Choose the experimental features you want to try

This document is an excerpt from the EUR-Lex website

Document 52013AP0370

    P7_TA(2013)0370 Derde landen waarvan de onderdanen bij overschrijding van de buitengrenzen in het bezit moeten zijn van een visum ***I Wetgevingsresolutie van het Europees Parlement van 12 september 2013 over het voorstel voor een verordening van het Europees Parlement en de Raad tot wijziging van Verordening (EG) nr. 539/2001 van de Raad tot vaststelling van de lijst van derde landen waarvan de onderdanen bij overschrijding van de buitengrenzen in het bezit moeten zijn van een visum en de lijst van derde landen waarvan de onderdanen van die plicht zijn vrijgesteld (COM(2011)0290 — C7-0135/2011 — 2011/0138(COD)) P7_TC1-COD(2011)0138 Standpunt van het Europees Parlement in eerste lezing vastgesteld op 12 september 2013 met het oog op de vaststelling van Verordening (EU) nr. …/2013 van het Europees Parlement en de Raad tot wijziging van Verordening (EG) nr. 539/2001 van de Raad tot vaststelling van de lijst van derde landen waarvan de onderdanen bij overschrijding van de buitengrenzen in het bezit moeten zijn van een visum en de lijst van derde landen waarvan de onderdanen van die plicht zijn vrijgesteld

    PB C 93 van 9.3.2016, p. 414–415 (BG, ES, CS, DA, DE, ET, EL, EN, FR, HR, IT, LV, LT, HU, MT, NL, PL, PT, RO, SK, SL, FI, SV)

    9.3.2016   

    NL

    Publicatieblad van de Europese Unie

    C 93/414


    P7_TA(2013)0370

    Derde landen waarvan de onderdanen bij overschrijding van de buitengrenzen in het bezit moeten zijn van een visum ***I

    Wetgevingsresolutie van het Europees Parlement van 12 september 2013 over het voorstel voor een verordening van het Europees Parlement en de Raad tot wijziging van Verordening (EG) nr. 539/2001 van de Raad tot vaststelling van de lijst van derde landen waarvan de onderdanen bij overschrijding van de buitengrenzen in het bezit moeten zijn van een visum en de lijst van derde landen waarvan de onderdanen van die plicht zijn vrijgesteld (COM(2011)0290 — C7-0135/2011 — 2011/0138(COD))

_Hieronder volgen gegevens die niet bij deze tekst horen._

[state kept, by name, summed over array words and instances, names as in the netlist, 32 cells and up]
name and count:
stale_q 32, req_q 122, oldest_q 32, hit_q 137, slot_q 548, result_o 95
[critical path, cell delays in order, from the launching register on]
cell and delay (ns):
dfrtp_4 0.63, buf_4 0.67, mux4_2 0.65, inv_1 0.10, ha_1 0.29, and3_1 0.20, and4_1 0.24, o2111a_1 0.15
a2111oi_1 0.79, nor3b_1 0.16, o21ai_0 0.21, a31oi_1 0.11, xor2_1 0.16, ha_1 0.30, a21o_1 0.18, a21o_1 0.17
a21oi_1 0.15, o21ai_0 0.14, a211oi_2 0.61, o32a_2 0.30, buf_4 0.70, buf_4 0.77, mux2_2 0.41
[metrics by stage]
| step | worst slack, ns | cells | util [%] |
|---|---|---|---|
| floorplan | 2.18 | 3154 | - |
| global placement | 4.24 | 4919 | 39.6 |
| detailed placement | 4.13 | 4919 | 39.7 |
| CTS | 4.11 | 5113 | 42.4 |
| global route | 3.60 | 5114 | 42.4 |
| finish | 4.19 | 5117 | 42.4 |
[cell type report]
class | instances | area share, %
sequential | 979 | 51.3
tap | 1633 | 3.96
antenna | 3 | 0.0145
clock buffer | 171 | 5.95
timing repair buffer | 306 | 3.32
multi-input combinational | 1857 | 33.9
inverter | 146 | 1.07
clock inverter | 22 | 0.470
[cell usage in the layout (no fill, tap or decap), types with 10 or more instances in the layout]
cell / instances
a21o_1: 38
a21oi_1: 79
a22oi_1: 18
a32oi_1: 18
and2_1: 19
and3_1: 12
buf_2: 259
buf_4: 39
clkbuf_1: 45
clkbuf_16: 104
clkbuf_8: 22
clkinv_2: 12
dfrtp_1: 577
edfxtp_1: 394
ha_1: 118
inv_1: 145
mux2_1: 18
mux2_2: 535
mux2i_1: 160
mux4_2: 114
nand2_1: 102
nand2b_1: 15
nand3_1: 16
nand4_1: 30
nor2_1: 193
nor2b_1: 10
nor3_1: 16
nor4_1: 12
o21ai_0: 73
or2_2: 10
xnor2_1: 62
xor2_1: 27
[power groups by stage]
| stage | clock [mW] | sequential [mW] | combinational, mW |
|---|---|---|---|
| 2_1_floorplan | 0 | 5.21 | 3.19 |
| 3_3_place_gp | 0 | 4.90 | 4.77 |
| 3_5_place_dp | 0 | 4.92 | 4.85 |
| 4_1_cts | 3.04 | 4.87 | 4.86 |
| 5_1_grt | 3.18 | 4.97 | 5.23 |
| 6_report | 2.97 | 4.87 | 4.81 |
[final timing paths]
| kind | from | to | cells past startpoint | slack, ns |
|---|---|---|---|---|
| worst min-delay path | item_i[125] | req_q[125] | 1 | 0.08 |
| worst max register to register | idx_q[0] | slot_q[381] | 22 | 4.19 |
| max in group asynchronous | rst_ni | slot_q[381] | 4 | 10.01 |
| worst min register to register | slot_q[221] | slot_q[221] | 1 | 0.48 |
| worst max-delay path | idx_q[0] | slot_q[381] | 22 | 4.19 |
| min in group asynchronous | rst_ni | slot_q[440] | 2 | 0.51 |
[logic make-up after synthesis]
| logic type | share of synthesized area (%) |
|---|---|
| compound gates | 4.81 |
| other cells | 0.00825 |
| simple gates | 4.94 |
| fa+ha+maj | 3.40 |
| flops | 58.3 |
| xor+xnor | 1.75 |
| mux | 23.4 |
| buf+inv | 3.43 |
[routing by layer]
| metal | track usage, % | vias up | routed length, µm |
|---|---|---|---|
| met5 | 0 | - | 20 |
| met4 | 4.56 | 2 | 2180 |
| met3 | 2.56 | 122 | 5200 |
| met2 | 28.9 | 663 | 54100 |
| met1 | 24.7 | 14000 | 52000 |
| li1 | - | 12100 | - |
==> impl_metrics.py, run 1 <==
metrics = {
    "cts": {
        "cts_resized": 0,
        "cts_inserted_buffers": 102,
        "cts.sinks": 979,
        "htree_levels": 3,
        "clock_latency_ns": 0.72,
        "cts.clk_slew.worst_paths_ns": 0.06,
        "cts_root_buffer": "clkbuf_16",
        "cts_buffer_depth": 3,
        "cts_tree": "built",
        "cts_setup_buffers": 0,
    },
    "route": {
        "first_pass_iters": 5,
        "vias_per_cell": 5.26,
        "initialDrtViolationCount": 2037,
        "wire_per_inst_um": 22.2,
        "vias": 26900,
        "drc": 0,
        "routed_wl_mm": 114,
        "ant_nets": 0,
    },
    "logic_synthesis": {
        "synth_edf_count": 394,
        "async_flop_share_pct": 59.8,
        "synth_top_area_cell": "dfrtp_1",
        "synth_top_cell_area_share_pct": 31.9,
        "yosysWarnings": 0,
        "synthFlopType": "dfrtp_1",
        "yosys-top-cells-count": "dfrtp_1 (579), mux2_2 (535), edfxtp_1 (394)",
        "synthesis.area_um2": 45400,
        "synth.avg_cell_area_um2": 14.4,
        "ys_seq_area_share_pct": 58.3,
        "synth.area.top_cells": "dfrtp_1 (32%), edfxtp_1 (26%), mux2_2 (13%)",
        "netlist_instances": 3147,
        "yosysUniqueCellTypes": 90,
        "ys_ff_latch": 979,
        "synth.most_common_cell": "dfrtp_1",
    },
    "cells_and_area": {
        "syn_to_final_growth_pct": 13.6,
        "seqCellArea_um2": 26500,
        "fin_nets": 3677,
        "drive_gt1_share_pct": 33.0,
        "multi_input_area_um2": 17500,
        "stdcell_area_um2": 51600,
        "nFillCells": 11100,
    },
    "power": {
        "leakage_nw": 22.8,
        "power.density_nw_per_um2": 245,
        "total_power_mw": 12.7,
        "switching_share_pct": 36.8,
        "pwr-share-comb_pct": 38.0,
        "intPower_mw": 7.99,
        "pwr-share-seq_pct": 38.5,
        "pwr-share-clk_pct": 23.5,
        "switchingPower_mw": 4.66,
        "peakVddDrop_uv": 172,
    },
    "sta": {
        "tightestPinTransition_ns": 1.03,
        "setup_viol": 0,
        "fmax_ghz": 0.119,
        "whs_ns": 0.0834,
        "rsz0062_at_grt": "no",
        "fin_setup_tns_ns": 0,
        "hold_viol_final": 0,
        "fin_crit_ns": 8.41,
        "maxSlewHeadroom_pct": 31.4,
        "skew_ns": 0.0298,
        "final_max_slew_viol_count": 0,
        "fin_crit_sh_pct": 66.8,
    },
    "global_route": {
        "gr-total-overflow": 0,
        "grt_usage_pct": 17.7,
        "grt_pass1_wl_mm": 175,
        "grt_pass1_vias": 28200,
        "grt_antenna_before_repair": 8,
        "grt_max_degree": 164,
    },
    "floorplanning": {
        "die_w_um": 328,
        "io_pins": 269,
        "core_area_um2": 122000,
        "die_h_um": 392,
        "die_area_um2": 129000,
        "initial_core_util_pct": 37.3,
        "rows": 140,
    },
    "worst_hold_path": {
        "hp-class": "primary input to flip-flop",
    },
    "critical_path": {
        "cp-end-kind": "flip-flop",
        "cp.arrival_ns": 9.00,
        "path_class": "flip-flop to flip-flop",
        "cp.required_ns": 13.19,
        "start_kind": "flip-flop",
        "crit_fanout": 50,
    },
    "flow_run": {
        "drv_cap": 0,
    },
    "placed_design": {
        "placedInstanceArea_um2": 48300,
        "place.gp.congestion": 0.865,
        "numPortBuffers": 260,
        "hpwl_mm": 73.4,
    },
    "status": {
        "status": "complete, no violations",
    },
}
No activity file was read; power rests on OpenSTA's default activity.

    (Gewone wetgevingsprocedure: eerste lezing)

    (2016/C 093/52)

    Het Europees Parlement,

    gezien het voorstel van de Commissie aan het Europees Parlement en de Raad (COM(2011)0290),

    gezien artikel 294, lid 2, en artikel 77, lid 2, onder a), van het Verdrag betreffende de werking van de Europese Unie, op grond waarvan het voorstel door de Commissie bij het Parlement is ingediend (C7-0135/2011),

    gezien artikel 294, lid 3, van het Verdrag betreffende de werking van de Europese Unie,

    gezien de schriftelijke toezegging van de vertegenwoordiger van de Raad van 18 juli 2013 om het standpunt van het Europees Parlement goed te keuren, overeenkomstig artikel 294, lid 4, van het Verdrag betreffende de werking van de Europese Unie,

    gezien artikel 55 van zijn Reglement,

    gezien het verslag van de Commissie burgerlijke vrijheden, justitie en binnenlandse zaken en het advies van de Commissie buitenlandse zaken (A7-0139/2013),

    1.

    stelt onderstaand standpunt in eerste lezing vast;

    2.

    verzoekt om hernieuwde voorlegging indien de Commissie voornemens is ingrijpende wijzigingen in haar voorstel aan te brengen of dit door een nieuwe tekst te vervangen;

    3.

    verzoekt zijn Voorzitter het standpunt van het Parlement te doen toekomen aan de Raad en aan de Commissie alsmede aan de nationale parlementen.


    P7_TC1-COD(2011)0138

    Standpunt van het Europees Parlement in eerste lezing vastgesteld op 12 september 2013 met het oog op de vaststelling van Verordening (EU) nr. …/2013 van het Europees Parlement en de Raad tot wijziging van Verordening (EG) nr. 539/2001 van de Raad tot vaststelling van de lijst van derde landen waarvan de onderdanen bij overschrijding van de buitengrenzen in het bezit moeten zijn van een visum en de lijst van derde landen waarvan de onderdanen van die plicht zijn vrijgesteld

    (Aangezien het Parlement en de Raad tot overeenstemming zijn geraakt, komt het standpunt van het Parlement overeen met de definitieve rechtshandeling: Verordening (EU) nr. 1289/2013.)